Autora:
Vanessa Silveira de Brito
(Psicóloga; Doutora em Memória Social pela UNIRIO; docente do curso de Psicologia e do curso de Medicina da Uniabeu; pesquisadora e atuante em organizações coletivas de trabalhadores)
Resumo:
O artigo discute a relação entre tempo de trabalho e saúde mental, com foco na escala 6×1 como dispositivo de precarização. Diferenciam-se duas dimensões: a duração da jornada (número de horas) e a escala de trabalho (distribuição da jornada), que podem ocorrer isoladas ou combinadas, ampliando impactos sobre a vida dos trabalhadores.
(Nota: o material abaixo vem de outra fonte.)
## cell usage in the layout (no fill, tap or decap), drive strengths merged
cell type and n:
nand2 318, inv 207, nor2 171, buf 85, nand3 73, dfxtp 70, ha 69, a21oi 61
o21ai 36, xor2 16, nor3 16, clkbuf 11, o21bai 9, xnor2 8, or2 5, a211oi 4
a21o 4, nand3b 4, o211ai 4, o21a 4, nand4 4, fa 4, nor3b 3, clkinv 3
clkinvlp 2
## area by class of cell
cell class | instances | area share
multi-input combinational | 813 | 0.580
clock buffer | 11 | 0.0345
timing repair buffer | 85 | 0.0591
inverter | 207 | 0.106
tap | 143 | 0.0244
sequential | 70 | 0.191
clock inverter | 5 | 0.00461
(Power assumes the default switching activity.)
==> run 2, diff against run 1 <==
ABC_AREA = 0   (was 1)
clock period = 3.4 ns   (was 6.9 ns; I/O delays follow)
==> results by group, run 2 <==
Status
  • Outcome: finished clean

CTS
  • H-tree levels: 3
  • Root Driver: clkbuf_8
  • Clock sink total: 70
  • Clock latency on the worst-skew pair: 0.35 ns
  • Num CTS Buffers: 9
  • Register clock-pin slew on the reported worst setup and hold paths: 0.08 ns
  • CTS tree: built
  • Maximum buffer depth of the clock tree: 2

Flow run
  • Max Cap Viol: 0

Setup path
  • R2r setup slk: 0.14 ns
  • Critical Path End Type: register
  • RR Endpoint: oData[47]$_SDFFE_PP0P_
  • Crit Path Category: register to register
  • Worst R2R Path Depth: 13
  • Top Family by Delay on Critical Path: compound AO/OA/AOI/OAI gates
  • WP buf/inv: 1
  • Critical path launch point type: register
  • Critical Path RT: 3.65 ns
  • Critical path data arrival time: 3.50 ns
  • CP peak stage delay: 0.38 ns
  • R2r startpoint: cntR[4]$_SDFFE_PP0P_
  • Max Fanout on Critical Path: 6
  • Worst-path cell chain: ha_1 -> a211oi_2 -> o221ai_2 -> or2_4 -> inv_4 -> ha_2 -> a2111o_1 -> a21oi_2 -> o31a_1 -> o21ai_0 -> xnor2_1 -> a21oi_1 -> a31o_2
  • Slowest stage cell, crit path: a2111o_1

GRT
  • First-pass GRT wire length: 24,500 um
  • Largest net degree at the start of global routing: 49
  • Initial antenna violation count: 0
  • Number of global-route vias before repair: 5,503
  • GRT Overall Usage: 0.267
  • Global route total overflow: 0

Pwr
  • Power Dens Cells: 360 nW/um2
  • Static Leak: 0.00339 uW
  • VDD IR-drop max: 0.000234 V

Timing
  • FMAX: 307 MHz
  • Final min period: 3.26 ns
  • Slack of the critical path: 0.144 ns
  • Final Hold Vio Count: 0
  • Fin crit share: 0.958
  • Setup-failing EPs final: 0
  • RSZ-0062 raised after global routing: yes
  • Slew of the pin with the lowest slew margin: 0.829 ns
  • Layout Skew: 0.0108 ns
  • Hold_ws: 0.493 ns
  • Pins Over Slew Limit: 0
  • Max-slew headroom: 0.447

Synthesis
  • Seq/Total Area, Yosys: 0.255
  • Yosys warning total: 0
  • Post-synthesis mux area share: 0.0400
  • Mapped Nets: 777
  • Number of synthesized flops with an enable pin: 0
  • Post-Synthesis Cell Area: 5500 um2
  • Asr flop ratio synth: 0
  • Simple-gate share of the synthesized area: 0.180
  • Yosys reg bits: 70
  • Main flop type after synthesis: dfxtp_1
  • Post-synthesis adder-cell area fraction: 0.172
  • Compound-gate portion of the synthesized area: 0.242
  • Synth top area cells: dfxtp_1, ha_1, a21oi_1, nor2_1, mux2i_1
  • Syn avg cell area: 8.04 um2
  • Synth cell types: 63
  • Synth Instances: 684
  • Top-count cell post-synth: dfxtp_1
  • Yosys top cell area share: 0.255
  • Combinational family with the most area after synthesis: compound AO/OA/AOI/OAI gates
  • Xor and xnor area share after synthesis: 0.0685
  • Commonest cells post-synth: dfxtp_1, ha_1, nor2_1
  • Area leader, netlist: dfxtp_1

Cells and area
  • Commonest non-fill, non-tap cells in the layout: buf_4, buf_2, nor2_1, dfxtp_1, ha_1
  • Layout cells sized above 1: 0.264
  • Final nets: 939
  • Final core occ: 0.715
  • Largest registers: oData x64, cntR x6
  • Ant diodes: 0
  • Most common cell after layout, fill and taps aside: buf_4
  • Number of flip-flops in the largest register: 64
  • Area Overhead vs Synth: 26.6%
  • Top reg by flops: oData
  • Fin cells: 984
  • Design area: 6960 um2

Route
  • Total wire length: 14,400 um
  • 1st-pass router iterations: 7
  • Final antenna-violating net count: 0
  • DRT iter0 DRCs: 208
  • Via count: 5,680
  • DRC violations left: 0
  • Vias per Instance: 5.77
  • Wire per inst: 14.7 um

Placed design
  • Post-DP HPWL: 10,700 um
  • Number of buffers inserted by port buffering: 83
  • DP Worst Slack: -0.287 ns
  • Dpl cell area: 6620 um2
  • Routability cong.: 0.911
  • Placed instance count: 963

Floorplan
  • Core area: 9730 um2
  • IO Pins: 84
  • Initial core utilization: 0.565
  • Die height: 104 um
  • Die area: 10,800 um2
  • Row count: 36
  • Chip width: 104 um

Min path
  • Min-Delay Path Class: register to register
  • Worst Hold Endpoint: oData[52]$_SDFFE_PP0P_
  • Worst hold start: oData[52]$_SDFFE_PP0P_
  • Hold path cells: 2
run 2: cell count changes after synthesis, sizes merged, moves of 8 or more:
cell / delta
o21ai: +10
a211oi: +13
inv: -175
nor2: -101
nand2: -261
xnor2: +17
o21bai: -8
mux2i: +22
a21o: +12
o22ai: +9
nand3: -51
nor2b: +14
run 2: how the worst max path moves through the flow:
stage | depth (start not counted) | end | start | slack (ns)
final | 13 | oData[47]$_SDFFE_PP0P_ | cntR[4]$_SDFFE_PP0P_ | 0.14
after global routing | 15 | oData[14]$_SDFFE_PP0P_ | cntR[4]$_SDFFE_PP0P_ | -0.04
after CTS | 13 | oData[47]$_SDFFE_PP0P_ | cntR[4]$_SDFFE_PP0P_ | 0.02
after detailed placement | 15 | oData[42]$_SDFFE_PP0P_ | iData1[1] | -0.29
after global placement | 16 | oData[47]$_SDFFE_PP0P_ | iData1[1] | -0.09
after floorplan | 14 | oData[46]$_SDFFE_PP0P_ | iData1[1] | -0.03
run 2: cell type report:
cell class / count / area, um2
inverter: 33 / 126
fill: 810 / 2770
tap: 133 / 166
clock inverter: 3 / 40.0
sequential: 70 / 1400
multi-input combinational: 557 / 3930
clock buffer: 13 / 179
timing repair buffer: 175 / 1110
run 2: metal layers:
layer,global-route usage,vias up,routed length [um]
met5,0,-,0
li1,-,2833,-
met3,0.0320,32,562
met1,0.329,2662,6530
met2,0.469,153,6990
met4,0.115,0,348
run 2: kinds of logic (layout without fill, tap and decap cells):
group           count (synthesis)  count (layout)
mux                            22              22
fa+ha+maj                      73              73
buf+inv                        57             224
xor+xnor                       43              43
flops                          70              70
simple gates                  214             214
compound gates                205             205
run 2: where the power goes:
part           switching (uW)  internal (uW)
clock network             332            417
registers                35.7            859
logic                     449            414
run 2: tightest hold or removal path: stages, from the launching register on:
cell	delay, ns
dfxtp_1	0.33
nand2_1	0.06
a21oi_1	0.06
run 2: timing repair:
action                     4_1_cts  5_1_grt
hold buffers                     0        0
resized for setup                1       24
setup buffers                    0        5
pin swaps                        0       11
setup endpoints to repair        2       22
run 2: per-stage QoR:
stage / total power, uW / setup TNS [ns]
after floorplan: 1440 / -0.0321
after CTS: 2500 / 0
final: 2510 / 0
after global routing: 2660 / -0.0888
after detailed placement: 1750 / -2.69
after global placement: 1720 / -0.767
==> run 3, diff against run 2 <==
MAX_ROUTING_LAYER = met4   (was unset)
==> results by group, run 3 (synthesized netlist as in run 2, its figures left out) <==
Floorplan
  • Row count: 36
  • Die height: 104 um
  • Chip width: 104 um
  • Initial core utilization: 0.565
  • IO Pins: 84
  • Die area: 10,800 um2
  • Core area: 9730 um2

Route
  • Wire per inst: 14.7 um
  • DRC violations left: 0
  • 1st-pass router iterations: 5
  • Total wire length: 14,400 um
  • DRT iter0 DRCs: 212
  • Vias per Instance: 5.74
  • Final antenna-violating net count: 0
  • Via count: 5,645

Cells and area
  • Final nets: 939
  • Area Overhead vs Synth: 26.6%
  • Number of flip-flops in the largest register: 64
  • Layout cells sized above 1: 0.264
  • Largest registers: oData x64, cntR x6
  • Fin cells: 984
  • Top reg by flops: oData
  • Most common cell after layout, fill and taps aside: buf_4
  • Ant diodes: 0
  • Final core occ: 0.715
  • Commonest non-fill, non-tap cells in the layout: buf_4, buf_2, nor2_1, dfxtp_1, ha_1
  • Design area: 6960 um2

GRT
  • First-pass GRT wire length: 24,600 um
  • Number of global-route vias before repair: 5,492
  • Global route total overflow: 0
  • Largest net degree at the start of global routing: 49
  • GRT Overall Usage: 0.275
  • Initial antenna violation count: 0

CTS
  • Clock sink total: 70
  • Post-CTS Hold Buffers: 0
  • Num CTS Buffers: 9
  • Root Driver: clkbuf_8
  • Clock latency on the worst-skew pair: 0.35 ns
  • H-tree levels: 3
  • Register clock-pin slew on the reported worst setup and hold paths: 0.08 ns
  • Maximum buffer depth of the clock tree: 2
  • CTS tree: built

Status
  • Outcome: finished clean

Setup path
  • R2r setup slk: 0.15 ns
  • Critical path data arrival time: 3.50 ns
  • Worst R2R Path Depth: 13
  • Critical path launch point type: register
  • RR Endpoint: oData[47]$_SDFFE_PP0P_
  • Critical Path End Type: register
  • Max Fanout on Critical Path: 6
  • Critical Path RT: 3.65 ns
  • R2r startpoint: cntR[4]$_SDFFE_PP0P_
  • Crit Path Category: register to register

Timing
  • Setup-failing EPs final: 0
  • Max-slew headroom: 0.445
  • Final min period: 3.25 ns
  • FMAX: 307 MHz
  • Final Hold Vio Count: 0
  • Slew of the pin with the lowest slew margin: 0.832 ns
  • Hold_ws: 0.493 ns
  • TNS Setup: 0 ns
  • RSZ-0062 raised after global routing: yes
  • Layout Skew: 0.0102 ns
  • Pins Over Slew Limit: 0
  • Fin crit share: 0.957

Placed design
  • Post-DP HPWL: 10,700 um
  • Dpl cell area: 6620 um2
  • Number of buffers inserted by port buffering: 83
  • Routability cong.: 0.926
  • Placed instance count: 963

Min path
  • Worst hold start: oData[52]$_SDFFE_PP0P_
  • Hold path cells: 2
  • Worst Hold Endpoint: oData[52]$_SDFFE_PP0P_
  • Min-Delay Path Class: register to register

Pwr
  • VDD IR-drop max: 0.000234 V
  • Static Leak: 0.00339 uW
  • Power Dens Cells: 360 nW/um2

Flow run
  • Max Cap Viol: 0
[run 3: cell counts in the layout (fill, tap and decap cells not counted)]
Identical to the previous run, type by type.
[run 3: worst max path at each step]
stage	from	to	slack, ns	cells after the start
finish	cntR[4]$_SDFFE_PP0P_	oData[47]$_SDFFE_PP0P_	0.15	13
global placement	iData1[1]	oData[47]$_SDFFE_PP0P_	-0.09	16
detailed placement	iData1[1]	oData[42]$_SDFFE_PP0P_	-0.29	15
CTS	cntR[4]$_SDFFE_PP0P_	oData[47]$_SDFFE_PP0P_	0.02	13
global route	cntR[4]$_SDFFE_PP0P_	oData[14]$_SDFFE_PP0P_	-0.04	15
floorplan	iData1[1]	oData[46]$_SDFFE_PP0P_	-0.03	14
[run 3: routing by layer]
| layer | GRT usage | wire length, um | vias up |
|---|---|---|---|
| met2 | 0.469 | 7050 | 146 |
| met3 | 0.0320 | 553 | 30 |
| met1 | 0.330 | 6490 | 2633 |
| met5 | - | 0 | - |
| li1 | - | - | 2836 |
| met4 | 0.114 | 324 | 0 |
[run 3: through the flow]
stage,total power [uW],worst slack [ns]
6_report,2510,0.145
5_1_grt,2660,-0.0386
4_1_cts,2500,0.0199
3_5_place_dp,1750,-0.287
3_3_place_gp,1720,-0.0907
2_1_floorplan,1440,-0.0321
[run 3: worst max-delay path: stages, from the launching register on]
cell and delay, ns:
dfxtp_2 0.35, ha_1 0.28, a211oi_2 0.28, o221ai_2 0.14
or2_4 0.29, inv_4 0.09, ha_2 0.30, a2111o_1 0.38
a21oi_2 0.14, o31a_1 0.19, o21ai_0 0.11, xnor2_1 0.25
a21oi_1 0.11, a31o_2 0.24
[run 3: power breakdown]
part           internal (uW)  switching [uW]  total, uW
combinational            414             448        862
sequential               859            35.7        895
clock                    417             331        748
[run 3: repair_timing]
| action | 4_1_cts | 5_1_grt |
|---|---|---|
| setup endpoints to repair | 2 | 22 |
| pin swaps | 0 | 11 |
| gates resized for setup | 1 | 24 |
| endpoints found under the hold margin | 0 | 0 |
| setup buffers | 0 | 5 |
### src/rtl/div_step.sv
// One restoring-division step (combinational).
//   rem        : current partial remainder (always < divisor)
//   dvd_bit    : next dividend bit shifted into the remainder
//   divisor    : divisor
//   rem_next_c : partial remainder after this step
//   q_bit_c    : quotient bit produced by this step
module div_step #(
  parameter int unsigned width = 6
) (
  input  logic [width-1:0] rem,
  input  logic             dvd_bit,
  input  logic [width-1:0] divisor,
  output logic [width-1:0] rem_next_c,
  output logic             q_bit_c
);

  localparam int unsigned PW = width + 1;

  logic [PW-1:0] shifted;
  logic [PW:0]   trial;

  // Trial subtract with one extra bit so the borrow shows up as the sign.
  always_comb begin
    shifted    = {rem, dvd_bit};
    trial      = {1'b0, shifted} - {2'b00, divisor};
    q_bit_c    = ~trial[PW];
    // Either branch is below the divisor, so it fits back into width bits.
    rem_next_c = q_bit_c ? width'(trial[PW-1:0]) : width'(shifted);
  end

endmodule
A partir de revisão bibliográfica, mobilizam-se categorias clássicas como fadiga, desgaste e esgotamento, articuladas a reflexões sobre precariedade subjetiva e sociedade do cansaço. Com base em autores da sociologia do trabalho, da psicologia social e em dados internacionais, argumenta-se que jornadas prolongadas e escalas restritivas comprometem a saúde mental. Ao final, defende-se a redução da jornada e o direito ao tempo de viver como medida de cuidado e resistência.
Palavras-chave:
Saúde Mental. Jornada de Trabalho. Escala 6×1. Tempo de Trabalho. Precariedade Subjetiva.